» **WHAT THE TASK REQUIRES**
Reproduce, please, only the lines from the first line below to the line containing "[run 2: worst max path at each step]", inclusive.

[Stored data]
┏━━
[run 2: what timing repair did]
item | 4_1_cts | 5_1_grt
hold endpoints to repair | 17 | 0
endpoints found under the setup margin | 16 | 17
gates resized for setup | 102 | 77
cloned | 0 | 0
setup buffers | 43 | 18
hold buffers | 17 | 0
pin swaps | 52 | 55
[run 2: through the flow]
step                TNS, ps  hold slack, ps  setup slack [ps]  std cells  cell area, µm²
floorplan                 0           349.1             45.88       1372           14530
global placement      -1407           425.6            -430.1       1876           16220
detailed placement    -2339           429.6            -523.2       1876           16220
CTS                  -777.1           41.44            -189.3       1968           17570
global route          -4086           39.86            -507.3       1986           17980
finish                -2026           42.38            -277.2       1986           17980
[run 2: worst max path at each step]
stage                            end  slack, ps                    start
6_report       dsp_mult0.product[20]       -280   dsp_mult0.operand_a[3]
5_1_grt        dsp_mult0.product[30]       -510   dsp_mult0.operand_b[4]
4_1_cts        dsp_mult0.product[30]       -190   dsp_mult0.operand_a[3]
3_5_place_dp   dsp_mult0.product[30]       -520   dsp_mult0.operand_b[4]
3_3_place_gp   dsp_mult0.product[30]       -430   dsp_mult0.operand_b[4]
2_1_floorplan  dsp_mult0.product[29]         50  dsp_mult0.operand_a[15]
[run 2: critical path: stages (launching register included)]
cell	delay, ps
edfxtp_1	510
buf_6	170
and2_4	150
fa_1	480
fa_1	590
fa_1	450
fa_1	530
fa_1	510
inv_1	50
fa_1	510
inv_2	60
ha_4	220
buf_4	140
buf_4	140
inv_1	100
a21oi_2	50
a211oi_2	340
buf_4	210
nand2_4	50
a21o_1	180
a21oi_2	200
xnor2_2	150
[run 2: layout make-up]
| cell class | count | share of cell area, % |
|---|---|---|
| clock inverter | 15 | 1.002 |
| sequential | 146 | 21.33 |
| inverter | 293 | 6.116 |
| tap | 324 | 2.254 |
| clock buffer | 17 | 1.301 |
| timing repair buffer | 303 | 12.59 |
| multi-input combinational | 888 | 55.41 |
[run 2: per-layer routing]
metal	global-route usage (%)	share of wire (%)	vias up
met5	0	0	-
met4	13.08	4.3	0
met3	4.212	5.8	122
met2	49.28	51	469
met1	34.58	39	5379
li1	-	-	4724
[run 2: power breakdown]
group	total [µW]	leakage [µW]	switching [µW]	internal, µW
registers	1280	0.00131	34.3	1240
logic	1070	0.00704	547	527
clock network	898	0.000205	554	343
[src/wb_config.svh]
// Constants for the writeback stage: widths, reset PC, micro-op encodings
// and trap causes. Included by the package and by every unit module.
`ifndef WB_CONFIG_SVH
`define WB_CONFIG_SVH

`define XLEN              32
`define REG_ADDR_W        5
`define CSR_ADDR_W        12
`define CAUSE_W           6
`define UOP_W             5
`define FU_W              5
`define PC_RESET          32'h8000_0000

// ------------------------------
// One-hot functional-unit select bits
`define FU_ALU            0
`define FU_MUL            1
`define FU_LSU            2
`define FU_CFU            3
`define FU_CSR            4

// ------------------------------
// LSU micro-op: bit 0 signed, bits 2..1 size, bit 3 load, bit 4 store
`define LSU_SIGNED        0
`define LSU_BYTE          2'd1
`define LSU_HALF          2'd2
`define LSU_WORD          2'd3
`define LSU_LOAD          3
`define LSU_STORE         4

// CSR micro-op flag bits
`define CSR_READ          0
`define CSR_WRITE         1
`define CSR_SET           2
`define CSR_CLEAR         3

// CFU micro-op codes, anything else is a branch not taken
`define CFU_BRANCH_TAKEN  5'd1
`define CFU_JAL           5'd2
`define CFU_JALR          5'd3
`define CFU_ECALL         5'd4
`define CFU_EBREAK        5'd5
`define CFU_MRET          5'd6

// Trap causes
`define TRAP_BREAKPOINT   6'd3
`define TRAP_LOAD_ACCESS  6'd5
`define TRAP_STORE_ACCESS 6'd7
`define TRAP_ECALL_M      6'd11

`endif

[src/wb_pkg.sv]
// Shared types of the writeback stage.
// Imported by the interface and the modules that use these types.
`include "wb_config.svh"

package wb_pkg;

    // ------------------------------
    // Vector types
    typedef logic [`XLEN-1:0]       xlen_t;      // Data word
    typedef logic [`REG_ADDR_W-1:0] reg_addr_t;  // GPR index
    typedef logic [`CSR_ADDR_W-1:0] csr_addr_t;  // CSR address
    typedef logic [`UOP_W-1:0]      uop_t;       // Micro-op
    typedef logic [`FU_W-1:0]       fu_sel_t;    // One-hot unit select
    typedef logic [`CAUSE_W-1:0]    cause_t;     // Trap cause
    typedef logic [1:0]             ilen_t;      // Instr size in halfwords

    // ------------------------------
    // Completion tracking while the stage is stalled
    // A unit moves to DONE once its side effect happened and
    // returns to PENDING when the instruction leaves the stage
    typedef enum logic {
        UNIT_PENDING,
        UNIT_DONE
    } unit_state_t;

endpackage

[src/wb_op_if.sv]
// Instruction bundle handed from the writeback top to its units.
// The top drives it through the source side, each unit reads the unit side.
`timescale 1ns/1ns

interface wb_op_if
    import wb_pkg::*;
();

    xlen_t opr_a;      // Operand A
    xlen_t opr_b;      // Operand B, also the LSU address
    uop_t  uop;        // Micro-op of the accepted instruction
    logic  progress;   // Instruction leaves the stage this cycle

    // Per-unit selects, already qualified by s4_valid
    logic  sel_csr;
    logic  sel_cfu;
    logic  sel_lsu;

    modport source (
        output opr_a,
        output opr_b,
        output uop,
        output progress,
        output sel_csr,
        output sel_cfu,
        output sel_lsu
    );

    modport unit (
        input opr_a,
        input opr_b,
        input uop,
        input progress,
        input sel_csr,
        input sel_cfu,
        input sel_lsu
    );

endinterface

[src/wb_csr_unit.sv]
// CSR access unit of the writeback stage.
// Issues one CSR access per instruction and writes read data back to the GPR.
`timescale 1ns/1ns
`include "wb_config.svh"

module wb_csr_unit
    import wb_pkg::*;
(
    input  logic       g_clk,
    input  logic       g_resetn,
    wb_op_if.unit      op,
    output logic       csr_en,
    output logic       csr_wr,
    output logic       csr_wr_set,
    output logic       csr_wr_clr,
    output csr_addr_t  csr_addr,
    output xlen_t      csr_wdata,
    input  xlen_t      csr_rdata,
    output logic       gpr_wen,
    output xlen_t      gpr_wdata
);

    unit_state_t state_q;
    logic        access;

    // Only the first cycle of an instruction touches the CSR file
    assign access = op.sel_csr && (state_q == UNIT_PENDING);

    assign csr_en     = access;
    assign csr_wr     = op.sel_csr && op.uop[`CSR_WRITE];
    assign csr_wr_set = op.sel_csr && op.uop[`CSR_SET];
    assign csr_wr_clr = op.sel_csr && op.uop[`CSR_CLEAR];
    assign csr_addr   = op.opr_b[`CSR_ADDR_W-1:0];
    assign csr_wdata  = op.opr_a;

    assign gpr_wen    = access && op.uop[`CSR_READ];  // Read value to rd
    assign gpr_wdata  = csr_rdata;

    always_ff @(posedge g_clk) begin
        if (!g_resetn) begin
            state_q <= UNIT_PENDING;
        end else if (op.progress) begin
            state_q <= UNIT_PENDING;    // Next instruction starts fresh
        end else if (access) begin
            state_q <= UNIT_DONE;
        end
    end

endmodule

[src/wb_cfu_unit.sv]
// Control-flow unit of the writeback stage.
// Holds the PC, raises control-flow requests for jumps, system instructions
// and traps, picks the trap cause and writes the link value for JAL/JALR.
`timescale 1ns/1ns
`include "wb_config.svh"

module wb_cfu_unit
    import wb_pkg::*;
(
    input  logic   g_clk,
    input  logic   g_resetn,
    wb_op_if.unit  op,
    input  logic   s4_trap,
    input  ilen_t  s4_size,
    input  logic   lsu_trap,
    input  logic   lsu_trap_load,
    input  xlen_t  csr_mepc,
    input  xlen_t  csr_mtvec,
    output logic   cf_req,
    output xlen_t  cf_target,
    input  logic   cf_ack,
    output logic   busy,
    output logic   trap_cpu,
    output cause_t trap_cause,
    output xlen_t  trap_pc,
    output logic   exec_mret,
    output logic   gpr_wen,
    output xlen_t  gpr_wdata
);

    xlen_t       pc_q;
    xlen_t       next_pc;
    unit_state_t req_q;     // Request acknowledged, stage still stalled
    unit_state_t link_q;    // Link value already written
    logic        taken;
    logic        is_ecall;
    logic        is_ebreak;
    logic        is_mret;
    logic        is_link;
    logic        want_req;

    // ------------------------------
    // Decode
    assign is_link   = op.sel_cfu && (op.uop == `CFU_JAL || op.uop == `CFU_JALR);
    assign taken     = is_link || (op.sel_cfu && op.uop == `CFU_BRANCH_TAKEN);
    assign is_ecall  = op.sel_cfu && (op.uop == `CFU_ECALL);
    assign is_ebreak = op.sel_cfu && (op.uop == `CFU_EBREAK);
    assign is_mret   = op.sel_cfu && (op.uop == `CFU_MRET);

    assign trap_cpu  = is_ecall || is_ebreak || s4_trap || lsu_trap;
    assign want_req  = taken || is_mret || trap_cpu;

    // ------------------------------
    // Control-flow request
    assign cf_req    = want_req && (req_q == UNIT_PENDING);
    assign cf_target = trap_cpu ? csr_mtvec :
                       is_mret  ? csr_mepc  :
                                  op.opr_a;  // Branch or jump target
    assign busy      = cf_req && !cf_ack;
    assign exec_mret = is_mret && op.progress;

    // Most specific cause wins
    assign trap_cause = lsu_trap_load ? `TRAP_LOAD_ACCESS  :
                        lsu_trap      ? `TRAP_STORE_ACCESS :
                        is_ebreak     ? `TRAP_BREAKPOINT   :
                        is_ecall      ? `TRAP_ECALL_M      :
                                        op.opr_a[`CAUSE_W-1:0];

    // ------------------------------
    // PC and link value
    assign next_pc   = pc_q + {{(`XLEN-3){1'b0}}, s4_size, 1'b0};
    assign trap_pc   = pc_q;
    assign gpr_wen   = is_link && (link_q == UNIT_PENDING);
    assign gpr_wdata = next_pc;

    always_ff @(posedge g_clk) begin
        if (!g_resetn) begin
            pc_q <= `PC_RESET;
        end else if (cf_req && cf_ack) begin
            pc_q <= cf_target;
        end else if (op.progress) begin
            pc_q <= next_pc;
        end
    end

    always_ff @(posedge g_clk) begin
        if (!g_resetn) begin
            req_q  <= UNIT_PENDING;
            link_q <= UNIT_PENDING;
        end else if (op.progress) begin
            req_q  <= UNIT_PENDING;
            link_q <= UNIT_PENDING;
        end else begin
            if (cf_req && cf_ack) req_q <= UNIT_DONE;
            if (gpr_wen) link_q <= UNIT_DONE;    // First cycle write only
        end
    end

endmodule

[src/wb_lsu_unit.sv]
// Load/store completion unit of the writeback stage.
// Acknowledges the data-memory response, aligns and extends load data,
// and flags a bus error so the control-flow unit can trap.
`timescale 1ns/1ns
`include "wb_config.svh"

module wb_lsu_unit
    import wb_pkg::*;
(
    input  logic   g_clk,
    input  logic   g_resetn,
    wb_op_if.unit  op,
    input  logic   dmem_recv,
    output logic   dmem_ack,
    input  logic   dmem_error,
    input  xlen_t  dmem_rdata,
    output logic   busy,
    output logic   lsu_trap,
    output logic   lsu_trap_load,
    output logic   gpr_wen,
    output xlen_t  gpr_wdata
);

    unit_state_t state_q;    // Response already taken
    logic        err_q;      // That response carried an error
    logic        expect_rsp;
    logic        rsp_now;
    logic        is_load;
    logic        is_signed;
    logic [1:0]  size;
    logic [1:0]  addr;
    logic [7:0]  byte_v;
    logic [15:0] half_v;

    assign is_load   = op.uop[`LSU_LOAD];
    assign is_signed = op.uop[`LSU_SIGNED];
    assign size      = op.uop[2:1];
    assign addr      = op.opr_b[1:0];

    // ------------------------------
    // Response handshake
    assign expect_rsp = op.sel_lsu && (state_q == UNIT_PENDING);
    assign dmem_ack   = expect_rsp;
    assign rsp_now    = expect_rsp && dmem_recv;
    assign busy       = expect_rsp && !dmem_recv;

    // Error stays visible until the trap request is acknowledged
    assign lsu_trap      = (rsp_now && dmem_error) ||
                           (op.sel_lsu && state_q == UNIT_DONE && err_q);
    assign lsu_trap_load = lsu_trap && is_load;

    assign gpr_wen = rsp_now && is_load && !dmem_error;

    // ------------------------------
    // Load alignment
    assign byte_v = dmem_rdata[{addr, 3'b000} +: 8];
    assign half_v = addr[1] ? dmem_rdata[31:16] : dmem_rdata[15:0];

    always_comb begin
        case (size)
            `LSU_BYTE: gpr_wdata = {{24{is_signed && byte_v[7]}}, byte_v};
            `LSU_HALF: gpr_wdata = {{16{is_signed && half_v[15]}}, half_v};
            default:   gpr_wdata = dmem_rdata;      // Full word
        endcase
    end

    always_ff @(posedge g_clk) begin
        if (!g_resetn) begin
            state_q <= UNIT_PENDING;
            err_q   <= 1'b0;
        end else if (op.progress) begin
            state_q <= UNIT_PENDING;
            err_q   <= 1'b0;
        end else if (rsp_now) begin
            state_q <= UNIT_DONE;
            err_q   <= dmem_error;
        end
    end

endmodule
┗━━
» **YOUR RESPONSE**
[run 2: what timing repair did]
item | 4_1_cts | 5_1_grt
hold endpoints to repair | 17 | 0
endpoints found under the setup margin | 16 | 17
gates resized for setup | 102 | 77
cloned | 0 | 0
setup buffers | 43 | 18
hold buffers | 17 | 0
pin swaps | 52 | 55
[run 2: through the flow]
step                TNS, ps  hold slack, ps  setup slack [ps]  std cells  cell area, µm²
floorplan                 0           349.1             45.88       1372           14530
global placement      -1407           425.6            -430.1       1876           16220
detailed placement    -2339           429.6            -523.2       1876           16220
CTS                  -777.1           41.44            -189.3       1968           17570
global route          -4086           39.86            -507.3       1986           17980
finish                -2026           42.38            -277.2       1986           17980
[run 2: worst max path at each step]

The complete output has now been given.